== Records for processing ==
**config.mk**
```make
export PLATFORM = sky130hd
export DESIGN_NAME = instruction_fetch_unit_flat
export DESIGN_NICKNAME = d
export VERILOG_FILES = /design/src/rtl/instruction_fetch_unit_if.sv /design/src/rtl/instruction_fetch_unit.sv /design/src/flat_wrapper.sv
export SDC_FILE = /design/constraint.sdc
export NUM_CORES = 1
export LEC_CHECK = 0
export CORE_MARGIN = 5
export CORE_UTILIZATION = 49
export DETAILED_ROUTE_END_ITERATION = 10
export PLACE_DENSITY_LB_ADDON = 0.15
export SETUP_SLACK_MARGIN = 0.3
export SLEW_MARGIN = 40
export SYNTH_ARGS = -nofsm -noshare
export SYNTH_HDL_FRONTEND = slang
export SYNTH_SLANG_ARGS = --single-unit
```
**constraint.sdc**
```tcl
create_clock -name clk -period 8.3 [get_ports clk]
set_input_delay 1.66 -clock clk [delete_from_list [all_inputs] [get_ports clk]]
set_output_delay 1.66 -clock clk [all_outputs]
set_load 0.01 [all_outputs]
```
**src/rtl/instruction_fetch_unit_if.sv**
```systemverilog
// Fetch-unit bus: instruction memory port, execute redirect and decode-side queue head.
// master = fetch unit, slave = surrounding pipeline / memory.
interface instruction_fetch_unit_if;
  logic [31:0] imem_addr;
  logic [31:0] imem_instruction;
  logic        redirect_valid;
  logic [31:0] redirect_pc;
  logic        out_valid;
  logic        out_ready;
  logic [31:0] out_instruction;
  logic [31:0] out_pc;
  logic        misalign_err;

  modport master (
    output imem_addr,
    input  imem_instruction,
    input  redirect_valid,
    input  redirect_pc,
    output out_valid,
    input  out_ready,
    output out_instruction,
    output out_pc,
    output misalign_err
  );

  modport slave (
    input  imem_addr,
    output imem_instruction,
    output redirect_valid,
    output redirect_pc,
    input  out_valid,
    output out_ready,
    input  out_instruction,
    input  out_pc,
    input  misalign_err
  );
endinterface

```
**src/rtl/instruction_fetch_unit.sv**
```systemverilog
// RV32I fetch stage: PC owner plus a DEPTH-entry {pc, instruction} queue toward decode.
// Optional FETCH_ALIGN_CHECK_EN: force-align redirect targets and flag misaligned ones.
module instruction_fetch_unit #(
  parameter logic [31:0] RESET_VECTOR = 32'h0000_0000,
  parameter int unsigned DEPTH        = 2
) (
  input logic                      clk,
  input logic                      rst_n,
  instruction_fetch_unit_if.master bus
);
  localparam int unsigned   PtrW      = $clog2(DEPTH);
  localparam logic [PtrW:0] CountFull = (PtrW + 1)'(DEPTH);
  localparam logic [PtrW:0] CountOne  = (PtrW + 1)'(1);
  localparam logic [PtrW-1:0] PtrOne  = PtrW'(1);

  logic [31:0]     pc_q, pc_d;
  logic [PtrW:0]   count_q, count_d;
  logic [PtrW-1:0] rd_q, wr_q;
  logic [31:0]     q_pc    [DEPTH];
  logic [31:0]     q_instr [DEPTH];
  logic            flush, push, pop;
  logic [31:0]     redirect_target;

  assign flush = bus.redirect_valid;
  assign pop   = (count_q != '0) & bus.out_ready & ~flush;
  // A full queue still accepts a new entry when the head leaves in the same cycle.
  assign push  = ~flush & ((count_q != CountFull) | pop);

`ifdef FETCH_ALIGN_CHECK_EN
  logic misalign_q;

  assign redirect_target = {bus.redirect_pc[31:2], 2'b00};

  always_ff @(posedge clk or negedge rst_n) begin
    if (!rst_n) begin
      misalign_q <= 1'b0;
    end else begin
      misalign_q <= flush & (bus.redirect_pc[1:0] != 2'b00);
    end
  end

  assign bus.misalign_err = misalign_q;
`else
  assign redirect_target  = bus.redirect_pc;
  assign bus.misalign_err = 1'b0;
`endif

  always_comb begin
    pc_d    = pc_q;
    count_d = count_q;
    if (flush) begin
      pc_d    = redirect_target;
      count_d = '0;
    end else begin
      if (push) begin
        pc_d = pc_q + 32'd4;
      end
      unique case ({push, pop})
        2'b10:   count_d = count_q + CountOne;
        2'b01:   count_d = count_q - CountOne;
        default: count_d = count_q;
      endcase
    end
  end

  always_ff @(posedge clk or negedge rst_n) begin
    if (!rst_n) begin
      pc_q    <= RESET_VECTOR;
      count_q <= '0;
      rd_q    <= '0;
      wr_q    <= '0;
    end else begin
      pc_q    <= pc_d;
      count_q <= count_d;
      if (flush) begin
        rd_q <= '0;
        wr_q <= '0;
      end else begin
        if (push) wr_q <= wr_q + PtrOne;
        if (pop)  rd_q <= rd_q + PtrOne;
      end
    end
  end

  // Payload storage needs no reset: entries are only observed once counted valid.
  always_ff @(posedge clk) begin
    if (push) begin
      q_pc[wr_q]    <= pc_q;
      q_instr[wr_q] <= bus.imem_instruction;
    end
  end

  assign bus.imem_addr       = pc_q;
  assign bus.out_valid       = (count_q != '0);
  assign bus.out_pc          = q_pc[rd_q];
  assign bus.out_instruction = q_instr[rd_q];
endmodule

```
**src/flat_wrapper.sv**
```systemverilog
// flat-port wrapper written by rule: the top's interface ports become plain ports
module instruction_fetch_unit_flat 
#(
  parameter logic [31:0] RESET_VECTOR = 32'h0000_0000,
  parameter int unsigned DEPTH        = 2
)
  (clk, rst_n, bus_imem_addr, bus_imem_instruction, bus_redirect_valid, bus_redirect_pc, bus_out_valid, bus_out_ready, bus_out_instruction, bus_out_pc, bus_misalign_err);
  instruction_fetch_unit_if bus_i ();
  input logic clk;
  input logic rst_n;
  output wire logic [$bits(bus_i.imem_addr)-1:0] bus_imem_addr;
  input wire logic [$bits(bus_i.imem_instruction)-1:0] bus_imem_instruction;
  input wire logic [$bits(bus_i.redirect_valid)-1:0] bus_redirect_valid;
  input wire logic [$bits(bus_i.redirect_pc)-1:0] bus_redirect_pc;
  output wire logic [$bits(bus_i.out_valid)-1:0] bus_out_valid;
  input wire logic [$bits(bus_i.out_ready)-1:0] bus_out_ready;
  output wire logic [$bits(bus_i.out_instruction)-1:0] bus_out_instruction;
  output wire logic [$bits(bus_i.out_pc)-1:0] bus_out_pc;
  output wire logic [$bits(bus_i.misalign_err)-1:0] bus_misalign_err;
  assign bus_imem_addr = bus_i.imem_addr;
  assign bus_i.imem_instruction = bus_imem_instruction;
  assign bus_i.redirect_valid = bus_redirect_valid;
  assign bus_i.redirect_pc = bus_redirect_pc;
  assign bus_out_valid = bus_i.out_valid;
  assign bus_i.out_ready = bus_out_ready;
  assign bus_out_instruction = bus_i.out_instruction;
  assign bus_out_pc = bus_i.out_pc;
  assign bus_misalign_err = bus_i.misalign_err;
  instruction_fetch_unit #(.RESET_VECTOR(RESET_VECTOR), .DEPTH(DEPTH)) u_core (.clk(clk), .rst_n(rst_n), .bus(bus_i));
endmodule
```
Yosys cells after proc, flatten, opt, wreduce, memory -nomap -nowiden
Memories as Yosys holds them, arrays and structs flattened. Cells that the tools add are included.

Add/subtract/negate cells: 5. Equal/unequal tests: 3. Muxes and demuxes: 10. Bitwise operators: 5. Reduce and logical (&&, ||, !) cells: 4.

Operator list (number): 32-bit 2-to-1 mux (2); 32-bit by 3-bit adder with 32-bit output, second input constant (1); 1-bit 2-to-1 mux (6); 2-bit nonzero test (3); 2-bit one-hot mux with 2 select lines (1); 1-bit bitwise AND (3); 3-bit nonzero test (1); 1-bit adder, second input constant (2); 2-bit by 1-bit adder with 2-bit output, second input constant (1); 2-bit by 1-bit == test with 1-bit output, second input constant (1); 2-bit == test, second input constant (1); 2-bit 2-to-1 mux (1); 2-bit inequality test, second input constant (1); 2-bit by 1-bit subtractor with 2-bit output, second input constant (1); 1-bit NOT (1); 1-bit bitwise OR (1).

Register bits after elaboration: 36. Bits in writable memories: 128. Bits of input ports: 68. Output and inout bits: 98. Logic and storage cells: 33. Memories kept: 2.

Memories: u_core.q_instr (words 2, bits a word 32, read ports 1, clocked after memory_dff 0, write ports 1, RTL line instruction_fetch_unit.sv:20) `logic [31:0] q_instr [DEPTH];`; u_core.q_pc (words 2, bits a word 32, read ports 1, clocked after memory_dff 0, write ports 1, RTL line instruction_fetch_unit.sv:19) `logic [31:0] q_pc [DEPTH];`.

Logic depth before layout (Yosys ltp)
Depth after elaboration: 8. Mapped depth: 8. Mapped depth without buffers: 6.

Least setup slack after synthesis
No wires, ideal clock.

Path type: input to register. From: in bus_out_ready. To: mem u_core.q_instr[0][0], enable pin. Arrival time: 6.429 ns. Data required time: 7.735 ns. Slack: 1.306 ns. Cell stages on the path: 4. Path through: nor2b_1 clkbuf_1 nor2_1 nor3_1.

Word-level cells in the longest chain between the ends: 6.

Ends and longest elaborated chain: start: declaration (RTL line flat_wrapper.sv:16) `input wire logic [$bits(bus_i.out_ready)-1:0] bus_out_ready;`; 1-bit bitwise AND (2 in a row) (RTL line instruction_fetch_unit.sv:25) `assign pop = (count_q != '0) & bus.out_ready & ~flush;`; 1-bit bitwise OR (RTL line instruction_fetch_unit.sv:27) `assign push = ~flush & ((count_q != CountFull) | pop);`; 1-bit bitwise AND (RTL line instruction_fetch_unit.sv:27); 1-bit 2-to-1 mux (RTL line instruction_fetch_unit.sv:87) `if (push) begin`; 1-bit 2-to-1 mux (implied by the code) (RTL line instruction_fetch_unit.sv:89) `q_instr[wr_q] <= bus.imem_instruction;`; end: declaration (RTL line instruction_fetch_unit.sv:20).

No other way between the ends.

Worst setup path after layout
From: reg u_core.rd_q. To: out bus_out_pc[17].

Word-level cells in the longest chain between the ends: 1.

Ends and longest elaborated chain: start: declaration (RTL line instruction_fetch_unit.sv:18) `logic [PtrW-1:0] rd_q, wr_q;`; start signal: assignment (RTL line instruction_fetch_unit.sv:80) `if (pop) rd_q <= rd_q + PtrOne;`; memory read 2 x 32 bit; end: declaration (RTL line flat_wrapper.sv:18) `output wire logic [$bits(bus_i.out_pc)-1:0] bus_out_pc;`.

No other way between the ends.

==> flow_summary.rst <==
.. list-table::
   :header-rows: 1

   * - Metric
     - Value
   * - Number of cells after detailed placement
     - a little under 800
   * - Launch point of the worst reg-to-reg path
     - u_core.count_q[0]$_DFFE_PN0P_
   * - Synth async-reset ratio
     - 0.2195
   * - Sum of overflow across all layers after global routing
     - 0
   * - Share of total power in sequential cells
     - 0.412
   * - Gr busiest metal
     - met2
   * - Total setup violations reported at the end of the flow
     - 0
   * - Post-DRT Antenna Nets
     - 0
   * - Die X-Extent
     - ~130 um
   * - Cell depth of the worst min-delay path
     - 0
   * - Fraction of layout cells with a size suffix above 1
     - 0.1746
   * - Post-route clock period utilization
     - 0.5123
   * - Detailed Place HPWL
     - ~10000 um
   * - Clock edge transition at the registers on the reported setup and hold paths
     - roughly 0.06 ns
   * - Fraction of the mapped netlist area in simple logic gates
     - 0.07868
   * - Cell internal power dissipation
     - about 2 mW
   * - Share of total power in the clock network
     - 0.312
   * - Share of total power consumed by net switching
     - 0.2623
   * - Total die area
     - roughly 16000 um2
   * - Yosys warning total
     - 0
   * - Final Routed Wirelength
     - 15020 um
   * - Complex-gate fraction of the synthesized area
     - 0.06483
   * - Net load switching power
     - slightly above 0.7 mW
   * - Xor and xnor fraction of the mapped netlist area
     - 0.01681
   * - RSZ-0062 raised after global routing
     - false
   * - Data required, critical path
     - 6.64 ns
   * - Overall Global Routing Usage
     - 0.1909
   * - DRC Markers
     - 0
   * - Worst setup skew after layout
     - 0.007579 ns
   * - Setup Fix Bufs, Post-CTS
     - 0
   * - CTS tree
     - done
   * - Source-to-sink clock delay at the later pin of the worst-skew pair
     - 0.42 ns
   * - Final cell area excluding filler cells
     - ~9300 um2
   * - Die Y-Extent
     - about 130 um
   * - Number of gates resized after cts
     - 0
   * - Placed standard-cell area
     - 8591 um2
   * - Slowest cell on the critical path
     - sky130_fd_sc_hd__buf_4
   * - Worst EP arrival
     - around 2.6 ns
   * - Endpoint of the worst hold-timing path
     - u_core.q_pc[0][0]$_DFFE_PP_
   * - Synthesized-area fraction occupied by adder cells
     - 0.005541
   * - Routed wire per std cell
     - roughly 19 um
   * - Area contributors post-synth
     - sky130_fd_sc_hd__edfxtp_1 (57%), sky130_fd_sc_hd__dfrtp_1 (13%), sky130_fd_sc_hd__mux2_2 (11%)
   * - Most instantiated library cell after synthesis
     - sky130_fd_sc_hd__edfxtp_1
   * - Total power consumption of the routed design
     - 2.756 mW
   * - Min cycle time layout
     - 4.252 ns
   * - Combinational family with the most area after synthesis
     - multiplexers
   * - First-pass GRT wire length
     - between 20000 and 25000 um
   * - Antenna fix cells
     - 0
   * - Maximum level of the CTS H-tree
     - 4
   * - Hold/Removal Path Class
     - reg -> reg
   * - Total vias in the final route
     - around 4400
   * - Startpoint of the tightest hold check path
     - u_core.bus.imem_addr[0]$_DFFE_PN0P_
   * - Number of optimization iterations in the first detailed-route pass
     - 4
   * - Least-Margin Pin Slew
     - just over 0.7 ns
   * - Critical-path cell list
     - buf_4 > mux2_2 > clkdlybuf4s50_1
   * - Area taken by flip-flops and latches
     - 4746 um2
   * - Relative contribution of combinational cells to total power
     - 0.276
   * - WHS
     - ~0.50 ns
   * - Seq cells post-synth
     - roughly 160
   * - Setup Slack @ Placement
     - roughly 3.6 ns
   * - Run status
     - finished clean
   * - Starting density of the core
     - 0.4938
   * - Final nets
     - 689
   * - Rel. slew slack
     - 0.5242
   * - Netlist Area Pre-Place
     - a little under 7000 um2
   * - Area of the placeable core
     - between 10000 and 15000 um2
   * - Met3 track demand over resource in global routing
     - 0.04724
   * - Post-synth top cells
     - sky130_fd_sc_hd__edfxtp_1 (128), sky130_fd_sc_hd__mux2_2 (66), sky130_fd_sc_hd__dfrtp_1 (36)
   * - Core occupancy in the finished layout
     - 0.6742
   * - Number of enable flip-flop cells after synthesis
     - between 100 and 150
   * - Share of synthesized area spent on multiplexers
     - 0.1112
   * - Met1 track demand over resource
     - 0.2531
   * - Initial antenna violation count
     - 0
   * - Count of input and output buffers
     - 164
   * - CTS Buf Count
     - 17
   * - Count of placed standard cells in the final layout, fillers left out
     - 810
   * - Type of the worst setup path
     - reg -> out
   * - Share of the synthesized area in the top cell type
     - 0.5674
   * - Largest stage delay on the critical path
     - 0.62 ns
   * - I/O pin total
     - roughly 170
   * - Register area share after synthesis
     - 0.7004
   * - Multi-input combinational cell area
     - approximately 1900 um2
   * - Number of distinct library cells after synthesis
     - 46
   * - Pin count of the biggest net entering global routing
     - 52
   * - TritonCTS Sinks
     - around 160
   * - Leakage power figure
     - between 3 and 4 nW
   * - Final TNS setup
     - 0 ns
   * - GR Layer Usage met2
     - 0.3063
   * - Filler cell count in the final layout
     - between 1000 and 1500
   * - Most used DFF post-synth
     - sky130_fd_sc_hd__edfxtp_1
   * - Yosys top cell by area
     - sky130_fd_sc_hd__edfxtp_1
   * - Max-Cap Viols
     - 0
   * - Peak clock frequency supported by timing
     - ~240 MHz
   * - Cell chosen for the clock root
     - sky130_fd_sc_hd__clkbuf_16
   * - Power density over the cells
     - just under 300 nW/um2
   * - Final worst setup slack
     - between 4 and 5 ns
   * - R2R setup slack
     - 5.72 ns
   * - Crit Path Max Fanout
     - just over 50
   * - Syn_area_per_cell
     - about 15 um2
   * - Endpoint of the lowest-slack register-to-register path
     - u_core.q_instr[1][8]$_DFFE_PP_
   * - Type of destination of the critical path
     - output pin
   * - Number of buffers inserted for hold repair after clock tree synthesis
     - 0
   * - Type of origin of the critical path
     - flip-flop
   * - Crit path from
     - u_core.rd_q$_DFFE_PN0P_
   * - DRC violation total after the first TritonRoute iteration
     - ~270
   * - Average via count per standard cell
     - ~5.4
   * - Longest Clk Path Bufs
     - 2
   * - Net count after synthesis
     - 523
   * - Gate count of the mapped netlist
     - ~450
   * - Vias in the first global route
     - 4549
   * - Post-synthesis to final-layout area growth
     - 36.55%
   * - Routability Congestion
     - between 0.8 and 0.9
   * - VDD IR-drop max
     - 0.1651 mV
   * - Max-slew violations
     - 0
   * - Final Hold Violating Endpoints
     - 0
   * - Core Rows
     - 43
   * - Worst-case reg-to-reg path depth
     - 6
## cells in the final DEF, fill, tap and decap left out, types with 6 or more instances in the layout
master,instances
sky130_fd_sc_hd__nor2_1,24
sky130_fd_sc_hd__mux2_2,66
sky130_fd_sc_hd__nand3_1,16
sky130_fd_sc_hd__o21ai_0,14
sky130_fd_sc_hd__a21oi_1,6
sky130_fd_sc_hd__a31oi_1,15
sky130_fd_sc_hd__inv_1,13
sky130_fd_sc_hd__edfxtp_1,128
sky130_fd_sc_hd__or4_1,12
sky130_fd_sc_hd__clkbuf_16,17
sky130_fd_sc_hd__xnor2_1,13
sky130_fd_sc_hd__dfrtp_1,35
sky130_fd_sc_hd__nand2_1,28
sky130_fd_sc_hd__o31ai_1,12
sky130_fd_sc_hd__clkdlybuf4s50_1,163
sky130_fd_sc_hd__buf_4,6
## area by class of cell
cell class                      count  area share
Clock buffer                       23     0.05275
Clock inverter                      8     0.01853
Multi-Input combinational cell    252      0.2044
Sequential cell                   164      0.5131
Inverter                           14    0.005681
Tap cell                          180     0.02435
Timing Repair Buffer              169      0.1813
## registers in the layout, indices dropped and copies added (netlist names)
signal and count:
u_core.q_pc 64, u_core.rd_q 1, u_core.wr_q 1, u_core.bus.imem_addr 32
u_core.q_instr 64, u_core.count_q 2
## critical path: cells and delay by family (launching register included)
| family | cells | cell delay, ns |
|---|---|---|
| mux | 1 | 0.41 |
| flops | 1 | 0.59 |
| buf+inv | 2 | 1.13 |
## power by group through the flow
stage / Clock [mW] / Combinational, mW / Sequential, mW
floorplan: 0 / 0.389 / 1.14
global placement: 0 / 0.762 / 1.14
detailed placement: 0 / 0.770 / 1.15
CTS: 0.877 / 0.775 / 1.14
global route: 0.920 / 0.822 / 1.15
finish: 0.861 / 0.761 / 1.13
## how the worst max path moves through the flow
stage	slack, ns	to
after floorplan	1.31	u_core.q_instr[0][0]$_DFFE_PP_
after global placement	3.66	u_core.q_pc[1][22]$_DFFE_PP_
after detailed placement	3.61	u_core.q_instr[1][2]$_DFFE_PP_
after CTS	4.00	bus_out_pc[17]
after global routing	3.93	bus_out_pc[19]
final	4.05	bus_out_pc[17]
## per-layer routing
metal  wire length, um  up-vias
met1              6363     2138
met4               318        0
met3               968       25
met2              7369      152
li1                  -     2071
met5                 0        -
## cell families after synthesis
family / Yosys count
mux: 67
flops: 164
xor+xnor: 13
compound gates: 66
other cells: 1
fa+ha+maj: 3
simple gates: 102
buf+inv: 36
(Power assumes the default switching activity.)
===
== Records for processing ==
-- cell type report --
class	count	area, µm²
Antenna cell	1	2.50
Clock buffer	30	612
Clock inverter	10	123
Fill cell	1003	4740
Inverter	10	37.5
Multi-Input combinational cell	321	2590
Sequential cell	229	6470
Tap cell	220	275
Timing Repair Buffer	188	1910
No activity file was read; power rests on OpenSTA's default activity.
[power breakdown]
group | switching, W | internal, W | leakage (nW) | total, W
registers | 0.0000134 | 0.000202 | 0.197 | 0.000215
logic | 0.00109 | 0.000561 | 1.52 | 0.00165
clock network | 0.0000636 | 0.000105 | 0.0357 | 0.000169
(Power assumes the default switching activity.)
===
▶ _Work request_
Reproduce, exactly as they stand in the data above, the lines from the one that holds "-- cell type" to the one that holds "group | switching, W", inclusive.

▶ _Solution to this task_
-- cell type report --
class	count	area, µm²
Antenna cell	1	2.50
Clock buffer	30	612
Clock inverter	10	123
Fill cell	1003	4740
Inverter	10	37.5
Multi-Input combinational cell	321	2590
Sequential cell	229	6470
Tap cell	220	275
Timing Repair Buffer	188	1910
No activity file was read; power rests on OpenSTA's default activity.
[power breakdown]
group | switching, W | internal, W | leakage (nW) | total, W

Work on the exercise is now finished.